I appreciate the fact that they built on and used prior work in this paper, namely MacLeod et al. 2017, Mao et al. 2012, and Microsoft’s Cognitive Services API. This way, they did not need to build their own database, CV algorithms, or real-time crowdworker recruiting system. Instead, it allowed them to focus on more high-level goals.
Their findings were interesting. Especially the fact that human-corrected CV descriptions performed poorly. It is unclear how satisfaction is different between the various conditions, for first-party ratings. It may be because users had context through conversation and but was not included in their ratings. The results also show that current V2L systems have worse accuracy than human-in-the-loop approaches. Sadly, there was no significant difference in accuracy between HCC and description generated after TweetTalk, but SQA improved significantly.

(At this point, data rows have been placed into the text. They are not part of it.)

### config.mk
export PLATFORM = sky130hd
export DESIGN_NAME = seg7_scan_driver
export DESIGN_NICKNAME = d
export VERILOG_FILES = /design/src/rtl/seg7_scan_driver.sv
export SDC_FILE = /design/constraint.sdc
export NUM_CORES = 1
export LEC_CHECK = 0
export CAP_MARGIN = 15
export CELL_PAD_IN_SITES_DETAIL_PLACEMENT = 0
export CELL_PAD_IN_SITES_GLOBAL_PLACEMENT = 1
export CORE_ASPECT_RATIO = 0.5
export CORE_MARGIN = 2
export CORE_UTILIZATION = 51
export DETAILED_ROUTE_END_ITERATION = 6
export DONT_BUFFER_PORTS = 1
export PLACE_DENSITY_LB_ADDON = 0.15
export SYNTH_ARGS = -nofsm -noshare
export SYNTH_HDL_FRONTEND = slang
export SYNTH_SLANG_ARGS = --single-unit
### constraint.sdc
create_clock -name clk -period 3 [get_ports clk]
set_input_delay 0.3 -clock clk [delete_from_list [all_inputs] [get_ports clk]]
set_output_delay 0.3 -clock clk [all_outputs]
set_load 0.01 [all_outputs]
## src/rtl/clock_mode_controller.sv

```systemverilog
// Digital clock mode sequencer: CLOCK / time adjust / alarm adjust.
// Optional alarm fields enabled by defining ALARM_ADJUST_EN.
module clock_mode_controller #(
  parameter int unsigned TIMEOUT_TICKS = 10
) (
  input  logic       clk,
  input  logic       rst,
  input  logic       tick_1hz,
  input  logic       btn_center,
  input  logic       btn_left,
  input  logic       btn_right,
  input  logic       btn_up,
  input  logic       btn_down,
  output logic       enable_seconds,
  output logic       adjust_enable_minutes,
  output logic       adjust_enable_hours,
  output logic       alarm_adjust_minutes,
  output logic       alarm_adjust_hours,
  output logic       Up_down,
  output logic [2:0] mode,
  output logic       adjust_active,
  output logic       blink
);

  typedef enum logic [2:0] {
    S_CLOCK = 3'd0,
    S_HOUR  = 3'd1,
    S_MIN   = 3'd2,
    S_AHOUR = 3'd3,
    S_AMIN  = 3'd4
  } state_e;

  localparam logic [5:0] TO = 6'(TIMEOUT_TICKS);

  state_e     state_q, state_d;
  state_e     nxt, prv;
  logic [5:0] cnt_q, cnt_d;
  logic       ud_q, ud_d;
  logic       blink_q, blink_d;
  logic       act_q, act_d;
  logic       es_q, es_d;
  logic       aem_q, aem_d;
  logic       aeh_q, aeh_d;
  logic       lr_ev, ud_ev;

  assign lr_ev = btn_left ^ btn_right;
  assign ud_ev = btn_up ^ btn_down;

`ifdef ALARM_ADJUST_EN
  logic aam_q, aam_d;
  logic aah_q, aah_d;

  always_comb begin
    nxt = S_HOUR;
    prv = S_HOUR;
    case (state_q)
      S_HOUR:  begin nxt = S_MIN;   prv = S_AMIN;  end
      S_MIN:   begin nxt = S_AHOUR; prv = S_HOUR;  end
      S_AHOUR: begin nxt = S_AMIN;  prv = S_MIN;   end
      S_AMIN:  begin nxt = S_HOUR;  prv = S_AHOUR; end
      default: begin nxt = S_HOUR;  prv = S_HOUR;  end
    endcase
  end
`else
  // Two fields only: left and right both toggle.
  always_comb begin
    nxt = (state_q == S_HOUR) ? S_MIN : S_HOUR;
    prv = nxt;
  end
`endif

  always_comb begin
    state_d = state_q;
    cnt_d   = cnt_q;
    ud_d    = ud_q;
    blink_d = blink_q;
    es_d    = 1'b0;
    aem_d   = 1'b0;
    aeh_d   = 1'b0;
`ifdef ALARM_ADJUST_EN
    aam_d   = 1'b0;
    aah_d   = 1'b0;
`endif
    if (state_q == S_CLOCK) begin
      es_d = tick_1hz;
      if (btn_center) state_d = S_HOUR;
    end else begin
      if (cnt_q == TO) begin
        state_d = S_CLOCK;
      end else if (btn_center) begin
        state_d = S_CLOCK;
      end else if (lr_ev) begin
        state_d = btn_right ? nxt : prv;
      end else if (ud_ev) begin
        cnt_d = '0;
        ud_d  = btn_up;
        case (state_q)
          S_HOUR:  aeh_d = 1'b1;
          S_MIN:   aem_d = 1'b1;
`ifdef ALARM_ADJUST_EN
          S_AHOUR: aah_d = 1'b1;
          S_AMIN:  aam_d = 1'b1;
`endif
          default: ;
        endcase
      end else if (tick_1hz) begin
        cnt_d = cnt_q + 6'd1;
      end
      if (tick_1hz) blink_d = ~blink_q;
    end
    if (state_d != state_q) begin
      cnt_d   = '0;
      blink_d = 1'b0;
    end
    if (state_d == S_CLOCK) begin
      ud_d    = 1'b1;
      blink_d = 1'b0;
    end
    act_d = (state_d != S_CLOCK);
  end

  always_ff @(posedge clk or posedge rst) begin
    if (rst) begin
      state_q <= S_CLOCK;
      cnt_q   <= '0;
      ud_q    <= 1'b1;
      blink_q <= 1'b0;
      act_q   <= 1'b0;
      es_q    <= 1'b0;
      aem_q   <= 1'b0;
      aeh_q   <= 1'b0;
    end else begin
      state_q <= state_d;
      cnt_q   <= cnt_d;
      ud_q    <= ud_d;
      blink_q <= blink_d;
      act_q   <= act_d;
      es_q    <= es_d;
      aem_q   <= aem_d;
      aeh_q   <= aeh_d;
    end
  end

`ifdef ALARM_ADJUST_EN
  always_ff @(posedge clk or posedge rst) begin
    if (rst) begin
      aam_q <= 1'b0;
      aah_q <= 1'b0;
    end else begin
      aam_q <= aam_d;
      aah_q <= aah_d;
    end
  end

  assign alarm_adjust_minutes = aam_q;
  assign alarm_adjust_hours   = aah_q;
`else
  assign alarm_adjust_minutes = 1'b0;
  assign alarm_adjust_hours   = 1'b0;
`endif

  assign enable_seconds        = es_q;
  assign adjust_enable_minutes = aem_q;
  assign adjust_enable_hours   = aeh_q;
  assign Up_down               = ud_q;
  assign mode                  = state_q;
  assign adjust_active         = act_q;
  assign blink                 = blink_q;

endmodule
```
<file path="config.mk">
export PLATFORM = sky130hd
export DESIGN_NAME = multicycle_control_unit
export DESIGN_NICKNAME = d
export VERILOG_FILES = /design/src/rtl/cu_pkg.sv /design/src/rtl/cu_alu_decode.sv /design/src/rtl/multicycle_control_unit.sv
export SDC_FILE = /design/constraint.sdc
export NUM_CORES = 1
export LEC_CHECK = 0
export ABC_AREA = 1
export BUFFER_PORTS_ARGS = -buffer_cell sky130_fd_sc_hd__buf_2
export CORE_ASPECT_RATIO = 1.1
export CORE_MARGIN = 4
export CORE_UTILIZATION = 47
export DETAILED_ROUTE_END_ITERATION = 12
export PLACE_DENSITY = 0.86
export SYNTH_ARGS = -nofsm -noshare
export SYNTH_HDL_FRONTEND = slang
export SYNTH_SLANG_ARGS = --single-unit
</file>
<file path="constraint.sdc">
create_clock -name clk -period 2.45 [get_ports clk]
set_clock_uncertainty 0.15 [all_clocks]
set_input_delay 0.3675 -clock clk [delete_from_list [all_inputs] [get_ports clk]]
set_output_delay 0.3675 -clock clk [all_outputs]
set_load 0.1 [all_outputs]
</file>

Finally, the validation with BVI users is welcome, and I believe more Human-AI work needs to actually work with real users. I wonder how the findings might differ if they were used in a real, social context, or with people on MTurk instead of the researchers-as-workers.
Overall, this was a great paper to read and hope others build on this work, similar to how the authors here have directly leveraged prior work to advance our understanding of human-AI collaboration for alt-text generation.
Questions:
- Are there any better human-AI workflows that might be used that the authors did not consider? How would they work and why would they be better?
- What are the limitations of CV that led to the findings in this paper that any approach with CV performed poorly?
- How would you validate this system in the real world?
- What are some other next steps for improving the state of the art in alt-text generation?